Other neurotoxins such as 1-methyl-4-phenyl-1,2,3,6-tetrahydropyridine (MPTP) and 6-hydroxydopamine (6-OHDA) have also shown inconsistencies in behavioral effects between rats and mice despite robust depletions of DA. One group demonstrated that MPTP produced increased akinesia and catalepsy [47
], whereas others have not [76
]. Similar observations have been made for spontaneous locomotion in the open field in MPTP models (see [65
] for review). Reduced [60
] and no differences [64
] have been observed in mice on the rotorod test following MPTP. In 6-OHDA-treated mice, deficits in rotorod performance are partially restored by postnatal (P) day 28 [4
]. Consistent MPTP-induced deficits in rotorod performance can only be achieved by chronic MPTP combined with co-administration of an adjuvant such as probenecid [58
]. In the MPTP/probenecid model, motor deficits persist [58
] while in other MPTP models they are transient [26
] if seen at all [58
]. Additionally, MPTP/probenecid mice have altered gait, MWM cued learning, motor deficits, and some of these (gait, balance, and movement deficits) are reversed by exercise [59
]. Inconsistencies have also been reported in the spatial version of MWM following MPTP [18
]. Therefore, it may not be surprising that we find differing effects of MA-induced DA depletions compared to what are seen in rats.

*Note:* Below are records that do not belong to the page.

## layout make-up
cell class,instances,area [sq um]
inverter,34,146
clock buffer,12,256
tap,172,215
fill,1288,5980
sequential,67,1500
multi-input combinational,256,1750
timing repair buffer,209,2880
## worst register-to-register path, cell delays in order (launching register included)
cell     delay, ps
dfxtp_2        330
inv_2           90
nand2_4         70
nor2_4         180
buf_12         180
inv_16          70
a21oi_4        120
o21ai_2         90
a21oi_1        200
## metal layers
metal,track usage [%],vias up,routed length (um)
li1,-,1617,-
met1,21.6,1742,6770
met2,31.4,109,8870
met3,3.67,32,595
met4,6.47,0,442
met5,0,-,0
--- src/rtl/thread_ctrl_bank_pkg.sv ---
// Shared types for the multi-thread control bank: command/response encodings,
// the per-thread state record and a small index-range helper.
package thrd_pkg;

  localparam int MAX_TID_W = 5;
  localparam int MAX_PC_W  = 64;

  localparam logic [MAX_PC_W-1:0] DEF_START_PC = '0;

  typedef enum logic [1:0] {
    CMD_INIT = 2'd0,
    CMD_SLP  = 2'd1,
    CMD_WAKE = 2'd2,
    CMD_KILL = 2'd3
  } cmd_op_e;

  typedef enum logic [1:0] {
    RSP_OK            = 2'd0,
    RSP_NOT_VALID     = 2'd1,
    RSP_ALREADY_VALID = 2'd2,
    RSP_NOT_PARENT    = 2'd3
  } rsp_code_e;

  // Fields are sized for the largest supported configuration; instances cast down.
  typedef struct packed {
    logic                 valid;
    logic                 running;
    logic [MAX_TID_W-1:0] parent;
    logic [MAX_PC_W-1:0]  pc;
  } thrd_state_t;

  function automatic logic idx_in_range(input int unsigned idx, input int unsigned n);
    return idx < n;
  endfunction

endpackage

C57BL/6 mice are widely used in genetic studies and the present data demonstrate some similarities in response to a neurotoxic dose regimen of MA between rats and mice, but also differences. The C57BL/6 mouse does not appear to be an appropriate species for examining egocentric learning despite similar neostriatal DA and DOPAC reductions, increased basal corticosterone levels, and increased GFAP as in the rat, and this is congruent with differences between mice and rats in response to other dopaminergic depleting treatments (e.g. MPTP and 6-OHDA).